Rhodes Scholar
A warm and funky kind of day
It's been a full day, and promises to be a busy week. This morning, I took a frightened (and doped) dog to the vet for his annual checkup, then came back home to do today's Quartiles and crossword while the poor little guy curled up next to me until I was done with my tea. That was followed by a couple hours of working out, the installation of an air conditioner in the 16-year-old's bedroom, and several hours of work on the current novel project. I am now full of tacos and beer that were consumed while watching S3, E4 of The Bear. Tomorrow's calendar includes an interview for the non-fiction book in progress as well as the recording of the next episode of the Record Player, which will focus on an album that Mayor Matt Wardlaw and I can both talk about in our sleep. It should be BIG FUN is what I'm saying.
On the music front, today has been spent spelunking the depths of a massive Spotify playlist dedicated to the glory of the Fender Rhodes, the electric piano whose distinctive sound you know even if you don't know it by name. (If you really don't know it, you absolutely must repent. Further instructions will shortly follow.)

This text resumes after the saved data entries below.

==> src/rtl/riscv_xcache_bus_v2.sv <==
// riscv_xcache_bus_v2: round-robin mux of RISC-V channels onto one memory port, in-order read-return routing. Rev 1.0
// Define RV_XCACHE_BUS_PERF_EN to build the per-channel stall counters (otherwise perf_stall_cnt is tied to 0).
`default_nettype none

module riscv_xcache_bus_v2 #(
  parameter int RV_NUM       = 4,
  parameter int ADDR_WIDTH   = 32,
  parameter int DATA_WIDTH   = 32,
  parameter int OUTSTD_DEPTH = 4
) (
  input  logic                            clk,
  input  logic                            rst,
  input  logic [7:0]                      rv_part        [RV_NUM],
  input  logic                            rv_re          [RV_NUM],
  input  logic [DATA_WIDTH/8-1:0]         rv_we          [RV_NUM],
  input  logic [ADDR_WIDTH-1:0]           rv_addr        [RV_NUM],
  input  logic [DATA_WIDTH-1:0]           rv_wdata       [RV_NUM],
  output logic                            rv_ready       [RV_NUM],
  output logic                            rv_valid       [RV_NUM],
  output logic [DATA_WIDTH-1:0]           rv_rdata       [RV_NUM],
  input  logic                            mem_rdy,
  output logic [7:0]                      mem_part,
  output logic                            mem_re,
  output logic [DATA_WIDTH/8-1:0]         mem_we,
  output logic [ADDR_WIDTH-1:0]           mem_ad,
  output logic [DATA_WIDTH-1:0]           mem_di,
  input  logic [DATA_WIDTH-1:0]           mem_do,
  input  logic                            mem_do_vld,
  output logic [$clog2(OUTSTD_DEPTH):0]   outstd_cnt,
  output logic                            err_unexp_vld,
  output logic [31:0]                     perf_stall_cnt [RV_NUM]
);

  localparam int IDX_W = (RV_NUM > 1) ? $clog2(RV_NUM) : 1;
  localparam int PTR_W = $clog2(OUTSTD_DEPTH);
  localparam int CNT_W = PTR_W + 1;

  logic [RV_NUM-1:0] req;
  logic [RV_NUM-1:0] elig;
  logic [RV_NUM-1:0] pend;
  logic [IDX_W-1:0]  rrpt;
  logic [IDX_W-1:0]  rrpt_nxt;
  logic [IDX_W-1:0]  grant;
  logic [IDX_W-1:0]  head;
  logic              grant_valid;
  logic              accept;
  logic              push;
  logic              pop;
  logic              fifo_full;
  logic              fifo_empty;
  logic [IDX_W-1:0]  fifo_mem [OUTSTD_DEPTH];
  logic [PTR_W-1:0]  wr_ptr;
  logic [PTR_W-1:0]  rd_ptr;

  assign fifo_full  = (outstd_cnt == CNT_W'(OUTSTD_DEPTH));
  assign fifo_empty = (outstd_cnt == '0);

  always_comb begin
    for (int i = 0; i < RV_NUM; i++) begin
      req[i]  = rv_re[i] | (|rv_we[i]);
      elig[i] = req[i] & ~pend[i] & (~rv_re[i] | ~fifo_full);
    end
  end

  // Scan downward so the eligible channel closest to rrpt is the last one written.
  always_comb begin
    grant_valid = 1'b0;
    grant       = '0;
    for (int k = RV_NUM - 1; k >= 0; k--) begin
      if (elig[(int'(rrpt) + k) % RV_NUM]) begin
        grant_valid = 1'b1;
        grant       = IDX_W'((int'(rrpt) + k) % RV_NUM);
      end
    end
  end

  assign accept   = grant_valid & mem_rdy;
  assign rrpt_nxt = (int'(grant) == RV_NUM - 1) ? '0 : grant + 1'b1;
  assign push     = accept & rv_re[grant] & ~fifo_full;
  assign pop      = mem_do_vld & ~fifo_empty;
  assign head     = fifo_mem[rd_ptr];

  assign mem_part = rv_part[grant];
  assign mem_ad   = rv_addr[grant];
  assign mem_di   = rv_wdata[grant];
  assign mem_re   = grant_valid & rv_re[grant];
  assign mem_we   = grant_valid ? rv_we[grant] : '0;

  always_comb begin
    for (int i = 0; i < RV_NUM; i++) begin
      rv_ready[i] = accept & (int'(grant) == i);
    end
  end

  always_ff @(posedge clk) begin
    if (push) begin
      fifo_mem[wr_ptr] <= grant;
    end
  end

  always_ff @(posedge clk or posedge rst) begin
    if (rst) begin
      rrpt          <= '0;
      wr_ptr        <= '0;
      rd_ptr        <= '0;
      outstd_cnt    <= '0;
      pend          <= '0;
      err_unexp_vld <= 1'b0;
      for (int i = 0; i < RV_NUM; i++) begin
        rv_valid[i] <= 1'b0;
        rv_rdata[i] <= '0;
      end
    end else begin
      if (accept) begin
        rrpt <= rrpt_nxt;
      end
      if (push) begin
        wr_ptr <= wr_ptr + 1'b1;
      end
      if (pop) begin
        rd_ptr <= rd_ptr + 1'b1;
      end
      if (push && !pop) begin
        outstd_cnt <= outstd_cnt + 1'b1;
      end else if (pop && !push) begin
        outstd_cnt <= outstd_cnt - 1'b1;
      end
      if (mem_do_vld && fifo_empty) begin
        err_unexp_vld <= 1'b1;
      end
      for (int i = 0; i < RV_NUM; i++) begin
        rv_valid[i] <= pop & (int'(head) == i);
        if (pop && int'(head) == i) begin
          rv_rdata[i] <= mem_do;
          pend[i]     <= 1'b0;
        end
        if (push && int'(grant) == i) begin
          pend[i] <= 1'b1;
        end
      end
    end
  end

`ifdef RV_XCACHE_BUS_PERF_EN
  always_ff @(posedge clk or posedge rst) begin
    if (rst) begin
      for (int i = 0; i < RV_NUM; i++) begin
        perf_stall_cnt[i] <= '0;
      end
    end else begin
      for (int i = 0; i < RV_NUM; i++) begin
        if (req[i] && !rv_ready[i] && perf_stall_cnt[i] != 32'hFFFF_FFFF) begin
          perf_stall_cnt[i] <= perf_stall_cnt[i] + 32'd1;
        end
      end
    end
  end
`else
  always_comb begin
    for (int i = 0; i < RV_NUM; i++) begin
      perf_stall_cnt[i] = '0;
    end
  end
`endif

endmodule

`default_nettype wire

Despite the title of today's post, I am definitely not a Rhodes scholar; in fact, my ear persistently and stubbornly remains too stupid to reliably hear the difference between a Fender Rhodes and a Wurlitzer. I know I'm not alone in this, but it's frustrating nonetheless; the chief consolation here is that both of them possess a warm, analog sound that I will forever associate with the golden moment when multi-track recording came into its own, but computers hadn't yet crowded human musicians out of the room. Here, listen to the playlist and you'll hear what I'm talking about:
Watching: I finished Beverly Hills Cop: Axel Foley today, and now I'm here to say I semi-enjoyed it despite myself. Similar to Ghostbusters: Afterlife, I found this to be a nakedly nostalgic exercise with no reason to exist beyond leveraging IP, and yet there were definitely moments that expertly worked the right levers within my aging Gen X heart. I've written here recently regarding what it is I think people are really looking for when they queue up a sequel/reboot/revival/etc., and Axel Foley is a great example of this rather hollow principle in action — the movie is essentially a two-hour greatest hits reel connected by extremely thin plot tissue. If you want to see Axel in action again, this gives you that, with the added "benefit" of a soundtrack that breaks its back bending over to remind you of "The Heat Is On," "Neutron Dance," "Shakedown," so on and so forth. It even ends with Axel bursting in on Taggart and Rosewood while they're supposed to be surveilling him. (No banana in the tailpipe, alas.) This movie does not exist, is what I'm trying to tell you — and yet it's also a thousand times less painful than Beverly Hills Cop III, which is progress, I suppose, although it does absolutely nothing to explain why it took 30 years to stitch this silly little thing together.
After finishing Axel Foley, I moved on to In Restless Dreams: The Music of Paul Simon, which is roughly three and a half hours long, which means it will take me like a week to finish it.
Reading: Working my way through Fiasco: A History of Hollywood's Iconic Flops. I am currently partway through the chapter focusing on Ishtar, which is the type of movie people absolutely demand to read about in a book like this; I don't want to spoil anything for anyone who thinks they might want to read Fiasco, but let me just say that there were PLENTY OF SIGNS that the movie might have been a pretty bad idea WELL BEFORE anyone cut the first check.
The Ishtar chapter follows one about The Cotton Club, which I definitely remembered flopping hard the year I turned ten, but I had no idea what sort of crazy shit went down behind the scenes before the ticket-buying public had a chance to say a resounding "no thanks." This book is plenty of fun if you care at all about the art of filmmaking and the multitudinous ways in which it can go utterly wrong, is what I'm saying.
Elsewhere: While I was off doing other shit and Mayor Matt was tied up moving his belongings out of the old mayoral estate and into his newer, more expansive taxpayer-funded digs, he saw fit in his infinite wisdom to repost an episode of our previous podcast, 1991: The Year AOR Ate Itself. We had a ton of fun with that show, and this episode — which features our pal Ben Arthur — boasts a surprisingly thoughtful conversation about the rather dreadful Foreigner album Unusual Heat. As previously mentioned, we will soon return with a new episode. The album in question was released in 1984. I will say no more.
Also, my latest General Hospital column is up at Diagnosis Daytime. You should read it and also watch the show.
I should be back here tomorrow, unless the day tosses me too many curveballs, and I think I feel a new Islands in the Stream column coming on. See you then!